This is an optimization exercise on Yosys and OpenROAD, whose aim is small area and a short achievable clock period, not a production implementation. At most, simulation tests tie the RTL to the original design; equivalence was not proved. For run 6, only the layout was checked, not whether the RTL still works. Power is estimated from default activity; no workload was simulated.

<file path="flow/run.sh">
#!/bin/bash
# Layout: the standard flow (standard.sh) with one change: buffer_ports, which puts a
# buffer on every input and output port, uses sky130_fd_sc_hd__buf_1 cells instead of the
# cell it picks by itself (the delay buffer clkdlybuf4s50_1). make's full output goes to
# orfs_make.log here; each tool's own log is under orfs/logs/.
set -euo pipefail
bash standard.sh "BUFFER_PORTS_ARGS=-buffer_cell sky130_fd_sc_hd__buf_1" finish > orfs_make.log 2>&1
</file>
<file path="standard.sh">
#!/bin/bash
# synth_recipe.tcl (not shown) runs the flow's synth.tcl, then flattens the netlist and writes it again
# the make line also repeats each setting of config.mk as NAME=value (left out here)
make -C /OpenROAD-flow-scripts/flow DESIGN_CONFIG=/design/flow/config.mk WORK_HOME=/design/flow/orfs CLKGATE_MAP_FILE= SYNTH_SCRIPT=/design/flow/synth_recipe.tcl "${@:-finish}"
</file>
<file path="config.mk">
export PLATFORM = sky130hd
export DESIGN_NAME = vad_speech_segmenter
export DESIGN_NICKNAME = vad_speech_segmenter
export VERILOG_FILES = /design/flow/design.v
export SDC_FILE = /design/flow/constraint.sdc
export NUM_CORES = 4
export LEC_CHECK = 0
export CAP_MARGIN = 5
export CORE_MARGIN = 2
export CORE_UTILIZATION = 65
export CTS_BUF_LIST = sky130_fd_sc_hd__clkbuf_8
export CTS_CLUSTER_DIAMETER = 50
export CTS_CLUSTER_SIZE = 16
export PLACE_DENSITY = 0.75
export SETUP_SLACK_MARGIN = 4.6
export SLEW_MARGIN = 5
</file>
<file path="constraint.sdc">
create_clock -name core_clock -period 9.5 [get_ports {clk_i}]
set_input_delay 1.9000 -clock core_clock [delete_from_list [all_inputs] [get_ports {clk_i}]]
set_output_delay 1.9000 -clock core_clock [all_outputs]
set_load 0.01 [all_outputs]
</file>
<file path="design.v">
package vss_pkg;
  localparam int unsigned COUNT_WIDTH_DEF = 32;
  localparam int unsigned PROB_WIDTH_DEF  = 16;
  localparam int unsigned WIN_WIDTH       = 16;
  localparam int unsigned CFG_IDX_WIDTH   = 3;
  localparam logic [31:0] THRESH_RESET      = 32'd32768;
  localparam logic [31:0] GAP_RESET         = 32'd9830;
  localparam logic [WIN_WIDTH-1:0] WIN_RESET = 16'd1024;
  localparam logic [31:0] MIN_SIL_RESET     = 32'd0;
  localparam logic [31:0] SPLIT_PAUSE_RESET = 32'd1568;
  localparam logic [31:0] MIN_SPEECH_RESET  = 32'd1024;
  typedef enum logic [CFG_IDX_WIDTH-1:0] {
    CFG_THRESHOLD   = 3'd0,
    CFG_GAP         = 3'd1,
    CFG_WINDOW      = 3'd2,
    CFG_MIN_SILENCE = 3'd3,
    CFG_SPLIT_PAUSE = 3'd4,
    CFG_MIN_SPEECH  = 3'd5,
    CFG_MAX_SPEECH  = 3'd6
  } vss_cfg_idx_e;
  typedef enum logic [1:0] {
    REASON_SILENCE = 2'd0,
    REASON_SPLIT   = 2'd1,
    REASON_EOS     = 2'd2
  } vss_reason_e;
  typedef enum logic {
    KIND_PROB = 1'b0,
    KIND_EOS  = 1'b1
  } vss_kind_e;
endpackage
import vss_pkg::*;
module vss_cmp #(
  parameter int unsigned N = 32
) (
  input  logic [N-1:0] a_i,
  input  logic [N-1:0] nb_i,
  output logic         gt_o,
  output logic         lt_o
);
  if (N == 1) begin : g_leaf
    assign gt_o = a_i[0] & nb_i[0];
    assign lt_o = ~(a_i[0] | nb_i[0]);
  end else begin : g_node
    localparam int unsigned L = N / 2;
    logic gt_h, lt_h, gt_l, lt_l;
    vss_cmp #(.N(N - L)) u_h (.a_i(a_i[N-1:L]), .nb_i(nb_i[N-1:L]), .gt_o(gt_h), .lt_o(lt_h));
    vss_cmp #(.N(L))     u_l (.a_i(a_i[L-1:0]), .nb_i(nb_i[L-1:0]), .gt_o(gt_l), .lt_o(lt_l));
    assign gt_o = gt_h | (~lt_h & gt_l);
    assign lt_o = lt_h | (~gt_h & lt_l);
  end
endmodule
module vss_diff_cmp #(
  parameter int unsigned N = 32
) (
  input  logic [N-1:0] nx_i,       
  input  logic [N-1:0] y_i,
  input  logic [N-1:0] k_i,
  input  logic         borrow_i,   
  output logic         gt_o,       
  output logic         ge_o        
);
  logic [N-1:0] sp, cp;
  logic         z_gt, z_lt, c_top, s_gt, s_ge;
  assign sp = nx_i ^ (y_i ^ k_i);   
  assign cp = (nx_i & y_i) | (nx_i & k_i) | (y_i & k_i);
  vss_cmp #(.N(N)) u_cmp (.a_i({cp[N-2:0], 1'b0}), .nb_i(sp), .gt_o(z_gt), .lt_o(z_lt));
  assign c_top = ~cp[N-1];
  assign s_gt  = z_lt;    
  assign s_ge  = ~z_gt;   
  assign gt_o  = (c_top & s_gt) | (c_top & borrow_i) | (s_gt & borrow_i);
  assign ge_o  = (c_top & s_ge) | (c_top & borrow_i) | (s_ge & borrow_i);
endmodule
module vss_core #(
  parameter int unsigned COUNT_WIDTH = COUNT_WIDTH_DEF,
  parameter int unsigned PROB_WIDTH  = PROB_WIDTH_DEF
) (
  input  logic                   clk_i,
  input  logic                   rst_ni,
  input  logic                   step_i,
  input  logic                   kind_i,
  input  logic [PROB_WIDTH-1:0]  prob_i,
  input  logic [COUNT_WIDTH-1:0] stream_len_i,
  input  logic [PROB_WIDTH-1:0]  thresh_n_i,   
  input  logic [PROB_WIDTH-1:0]  gap_i,
  input  logic [WIN_WIDTH-1:0]   window_d_i,   
  input  logic [COUNT_WIDTH-1:0] min_sil_i,
  input  logic [COUNT_WIDTH-1:0] split_pause_i,
  input  logic [COUNT_WIDTH-1:0] min_speech_i,
  input  logic [COUNT_WIDTH-1:0] max_speech_i,
  output logic                   res_valid_o,
  output logic [1:0]             res_reason_o,
  output logic [COUNT_WIDTH-1:0] res_start_o,      
  output logic [COUNT_WIDTH-1:0] res_end_o         
);
  logic                   in_speech_q, sil_valid_q, pause_valid_q, resumed_q, sil_lt_open_q;
  logic [COUNT_WIDTH-1:0] count_q, next_nq, next_q, open_q, resume_q, sil_q, pend_q;
  logic [COUNT_WIDTH-1:0] count_d, sil_s;
  logic is_speech, is_silence, split_hit, long_pause, sil_ok, speech_ok;
  logic spk_gt, spk_lt, sil_gt, sil_lt;
  logic b_open, b_sil, b_run;
  logic max_gt, max_ge, sp_gt, sp_ge, msil_gt, msil_ge, msp_gt, msp_ge;
  logic [PROB_WIDTH-1:0] psn, pcn;
  logic [COUNT_WIDTH-1:0] next_n, sil_s_n;
  logic win, silence_br, resuming, res_valid;
  logic wr_open, wr_resume, wr_sil, wr_pend;
  vss_cmp #(.N(PROB_WIDTH)) u_spk (.a_i(prob_i), .nb_i(thresh_n_i), .gt_o(spk_gt), .lt_o(spk_lt));
  assign is_speech = !spk_lt;
  assign psn = thresh_n_i ^ (prob_i ^ gap_i);
  assign pcn = (thresh_n_i & prob_i) | (thresh_n_i & gap_i) | (prob_i & gap_i);
  vss_cmp #(.N(PROB_WIDTH)) u_sil (
    .a_i({pcn[PROB_WIDTH-2:0], 1'b0}), .nb_i(psn), .gt_o(sil_gt), .lt_o(sil_lt)
  );
  assign is_silence = ~pcn[PROB_WIDTH-1] & sil_lt;
  assign sil_s   = sil_valid_q ? sil_q : next_q;
  assign sil_s_n = ~sil_s;
  assign next_q  = ~next_nq;
  assign next_n  = next_nq;
  logic unused_b, unused_c;
  vss_cmp #(.N(COUNT_WIDTH)) u_b_open (.a_i(open_q), .nb_i(next_nq), .gt_o(b_open), .lt_o(unused_b));
  vss_cmp #(.N(COUNT_WIDTH)) u_b_sil (.a_i(sil_q), .nb_i(next_nq), .gt_o(b_sil), .lt_o(unused_c));
  assign b_run = sil_valid_q ? sil_lt_open_q : b_open;
  vss_diff_cmp #(.N(COUNT_WIDTH)) u_max (
    .nx_i(next_n), .y_i(open_q), .k_i(max_speech_i), .borrow_i(b_open), .gt_o(max_gt), .ge_o(max_ge)
  );
  vss_diff_cmp #(.N(COUNT_WIDTH)) u_sp (
    .nx_i(next_n), .y_i(sil_q), .k_i(split_pause_i), .borrow_i(b_sil), .gt_o(sp_gt), .ge_o(sp_ge)
  );
  vss_diff_cmp #(.N(COUNT_WIDTH)) u_msil (
    .nx_i(next_n), .y_i(sil_q), .k_i(min_sil_i), .borrow_i(b_sil), .gt_o(msil_gt), .ge_o(msil_ge)
  );
  vss_diff_cmp #(.N(COUNT_WIDTH)) u_msp (
    .nx_i(sil_s_n), .y_i(open_q), .k_i(min_speech_i), .borrow_i(b_run), .gt_o(msp_gt), .ge_o(msp_ge)
  );
  assign split_hit  = in_speech_q && (max_speech_i != '1) && max_gt;
  assign long_pause = sil_valid_q && sp_gt;
  assign sil_ok     = sil_valid_q ? msil_ge : (min_sil_i == '0);
  assign speech_ok  = msp_gt;
  assign win        = !kind_i;
  assign silence_br = win && !split_hit && is_silence && in_speech_q;
  assign resuming   = pause_valid_q && resumed_q;
  always_comb begin
    res_valid    = 1'b0;
    res_reason_o = REASON_SILENCE;
    if (kind_i == KIND_EOS) begin
      res_valid    = in_speech_q;
      res_reason_o = REASON_EOS;
    end else if (split_hit && !is_speech) begin
      res_valid    = 1'b1;
      res_reason_o = REASON_SPLIT;
    end else if (silence_br) begin
      res_valid = sil_ok && speech_ok;
    end
  end
  assign res_valid_o = res_valid;
  assign wr_open   = win && is_speech && !in_speech_q;
  assign wr_resume = win && is_speech && sil_valid_q && pause_valid_q && !resumed_q;
  assign wr_sil    = kind_i || !sil_valid_q;
  assign wr_pend   = silence_br && long_pause || res_valid && !(win && split_hit && pause_valid_q);
  always_ff @(posedge clk_i) begin
    if (step_i) begin
      if (wr_open || win && !is_speech && split_hit && resuming)
        open_q <= resuming ? resume_q : count_q;
      if (wr_resume || res_valid)
        resume_q <= wr_resume ? count_q : open_q;
      if (wr_sil) begin
        sil_q         <= next_q;
        sil_lt_open_q <= b_open;
      end
      if (wr_pend)
        pend_q <= kind_i ? stream_len_i : ((win && split_hit) ? next_q : sil_s);
    end
  end
  assign res_start_o = resume_q;
  assign res_end_o   = pend_q;
  assign count_d = !step_i ? count_q : (kind_i ? '0 : next_q);
  logic [WIN_WIDTH:0]               next_lo;
  logic [COUNT_WIDTH-WIN_WIDTH-1:0] count_hi_inc;
  logic [COUNT_WIDTH-1:0]           next_d;
  assign next_lo      = {1'b0, count_d[WIN_WIDTH-1:0]} + {1'b0, window_d_i};
  assign count_hi_inc = count_d[COUNT_WIDTH-1:WIN_WIDTH] + 1'b1;
  assign next_d       = {next_lo[WIN_WIDTH] ? count_hi_inc : count_d[COUNT_WIDTH-1:WIN_WIDTH],
                         next_lo[WIN_WIDTH-1:0]};
  always_ff @(posedge clk_i or negedge rst_ni) begin
    if (!rst_ni) begin
      count_q <= '0;
      next_nq <= ~(COUNT_WIDTH'(WIN_RESET));
    end else begin
      count_q <= count_d;
      next_nq <= ~next_d;
    end
  end
  always_ff @(posedge clk_i or negedge rst_ni) begin
    if (!rst_ni) begin
      in_speech_q   <= 1'b0;
      sil_valid_q   <= 1'b0;
      pause_valid_q <= 1'b0;
      resumed_q     <= 1'b0;
    end else if (step_i) begin
      if (kind_i) begin
        in_speech_q   <= 1'b0;
        sil_valid_q   <= 1'b0;
        pause_valid_q <= 1'b0;
        resumed_q     <= 1'b0;
      end else if (is_speech) begin
        in_speech_q <= 1'b1;
        sil_valid_q <= 1'b0;
        if (sil_valid_q && pause_valid_q) resumed_q <= 1'b1;
      end else if (split_hit) begin
        in_speech_q   <= resuming;
        sil_valid_q   <= 1'b0;
        pause_valid_q <= 1'b0;
        resumed_q     <= 1'b0;
      end else if (silence_br) begin
        if (res_valid) begin
          in_speech_q   <= 1'b0;
          sil_valid_q   <= 1'b0;
          pause_valid_q <= 1'b0;
          resumed_q     <= 1'b0;
        end else begin
          sil_valid_q <= 1'b1;
          if (long_pause) begin
            pause_valid_q <= 1'b1;
            resumed_q     <= 1'b0;
          end
        end
      end
    end
  end
endmodule
import vss_pkg::*;
module vad_speech_segmenter #(
  parameter int unsigned COUNT_WIDTH = COUNT_WIDTH_DEF,
  parameter int unsigned PROB_WIDTH  = PROB_WIDTH_DEF,
  localparam int unsigned CfgWidth   = (COUNT_WIDTH > PROB_WIDTH) ? COUNT_WIDTH : PROB_WIDTH
) (
  input  logic                     clk_i,
  input  logic                     rst_ni,
  input  logic                     cfg_we_i,
  input  logic [CFG_IDX_WIDTH-1:0] cfg_idx_i,
  input  logic [CfgWidth-1:0]      cfg_data_i,
  input  logic                     in_valid_i,
  output logic                     in_stall_o,
  input  logic                     kind_i,
  input  logic [PROB_WIDTH-1:0]    speech_prob_i,
  input  logic [COUNT_WIDTH-1:0]   stream_length_i,
  output logic                     out_valid_o,
  input  logic                     out_stall_i,
  output logic [COUNT_WIDTH-1:0]   seg_start_o,
  output logic [COUNT_WIDTH-1:0]   seg_end_o,
  output logic [1:0]               end_reason_o
);
  logic [PROB_WIDTH-1:0]  thresh_nq, gap_q;   
  logic [WIN_WIDTH-1:0]   window_q;
  logic [COUNT_WIDTH-1:0] min_sil_q, split_pause_q, min_speech_q, max_speech_q;
  logic                   in_valid_q;
  logic                   kind_q;
  logic [COUNT_WIDTH-1:0] payload_q;
  logic                   out_valid_q;
  logic [1:0]             reason_q;
  logic                   advance;
  logic [WIN_WIDTH-1:0]   window_d;
  logic                   res_valid;
  logic [1:0]             res_reason;
  logic [COUNT_WIDTH-1:0] res_start, res_end;
  assign advance    = in_valid_q && (!out_valid_q || !out_stall_i);
  assign in_stall_o = in_valid_q && out_valid_q && out_stall_i;
  always_ff @(posedge clk_i or negedge rst_ni) begin
    if (!rst_ni) begin
      thresh_nq     <= ~(PROB_WIDTH'(THRESH_RESET));
      gap_q         <= PROB_WIDTH'(GAP_RESET);
      window_q      <= WIN_RESET;
      min_sil_q     <= COUNT_WIDTH'(MIN_SIL_RESET);
      split_pause_q <= COUNT_WIDTH'(SPLIT_PAUSE_RESET);
      min_speech_q  <= COUNT_WIDTH'(MIN_SPEECH_RESET);
      max_speech_q  <= '1;
    end else if (cfg_we_i) begin
      case (cfg_idx_i)
        CFG_THRESHOLD:   thresh_nq     <= ~cfg_data_i[PROB_WIDTH-1:0];
        CFG_GAP:         gap_q         <= cfg_data_i[PROB_WIDTH-1:0];
        CFG_WINDOW:      window_q      <= cfg_data_i[WIN_WIDTH-1:0];
        CFG_MIN_SILENCE: min_sil_q     <= cfg_data_i[COUNT_WIDTH-1:0];
        CFG_SPLIT_PAUSE: split_pause_q <= cfg_data_i[COUNT_WIDTH-1:0];
        CFG_MIN_SPEECH:  min_speech_q  <= cfg_data_i[COUNT_WIDTH-1:0];
        CFG_MAX_SPEECH:  max_speech_q  <= cfg_data_i[COUNT_WIDTH-1:0];
        default: ;
      endcase
    end
  end
  assign window_d = (cfg_we_i && cfg_idx_i == CFG_WINDOW) ? cfg_data_i[WIN_WIDTH-1:0] : window_q;
  always_ff @(posedge clk_i or negedge rst_ni) begin
    if (!rst_ni) begin
      in_valid_q <= 1'b0;
    end else if (!in_stall_o) begin
      in_valid_q <= in_valid_i;
    end
  end
  always_ff @(posedge clk_i) begin
    if (!in_stall_o) begin
      kind_q    <= kind_i;
      payload_q <= kind_i ? stream_length_i
                          : {stream_length_i[COUNT_WIDTH-1:PROB_WIDTH], speech_prob_i};
    end
  end
  vss_core #(
    .COUNT_WIDTH(COUNT_WIDTH),
    .PROB_WIDTH (PROB_WIDTH)
  ) u_core (
    .clk_i          (clk_i),
    .rst_ni         (rst_ni),
    .step_i         (advance),
    .kind_i         (kind_q),
    .prob_i         (payload_q[PROB_WIDTH-1:0]),
    .stream_len_i   (payload_q),
    .thresh_n_i     (thresh_nq),
    .gap_i          (gap_q),
    .window_d_i     (window_d),
    .min_sil_i      (min_sil_q),
    .split_pause_i  (split_pause_q),
    .min_speech_i   (min_speech_q),
    .max_speech_i   (max_speech_q),
    .res_valid_o    (res_valid),
    .res_reason_o   (res_reason),
    .res_start_o    (res_start),
    .res_end_o      (res_end)
  );
  always_ff @(posedge clk_i or negedge rst_ni) begin
    if (!rst_ni) begin
      out_valid_q <= 1'b0;
    end else if (advance) begin
      out_valid_q <= res_valid;
    end else if (!out_stall_i) begin
      out_valid_q <= 1'b0;
    end
  end
  always_ff @(posedge clk_i) begin
    if (advance) reason_q <= res_reason;
  end
  assign out_valid_o  = out_valid_q;
  assign seg_start_o  = res_start;
  assign seg_end_o    = res_end;
  assign end_reason_o = reason_q;
endmodule
</file>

WHAT TO PRODUCE: From the top of the listing above, restate each line word for word up to and including the line with "# synth_recipe.tcl (not"; add nothing else.

YOUR SOLUTION:
This is an optimization exercise on Yosys and OpenROAD, whose aim is small area and a short achievable clock period, not a production implementation. At most, simulation tests tie the RTL to the original design; equivalence was not proved. For run 6, only the layout was checked, not whether the RTL still works. Power is estimated from default activity; no workload was simulated.

<file path="flow/run.sh">
#!/bin/bash
# Layout: the standard flow (standard.sh) with one change: buffer_ports, which puts a
# buffer on every input and output port, uses sky130_fd_sc_hd__buf_1 cells instead of the
# cell it picks by itself (the delay buffer clkdlybuf4s50_1). make's full output goes to
# orfs_make.log here; each tool's own log is under orfs/logs/.
set -euo pipefail
bash standard.sh "BUFFER_PORTS_ARGS=-buffer_cell sky130_fd_sc_hd__buf_1" finish > orfs_make.log 2>&1
</file>
<file path="standard.sh">
#!/bin/bash
# synth_recipe.tcl (not shown) runs the flow's synth.tcl, then flattens the netlist and writes it again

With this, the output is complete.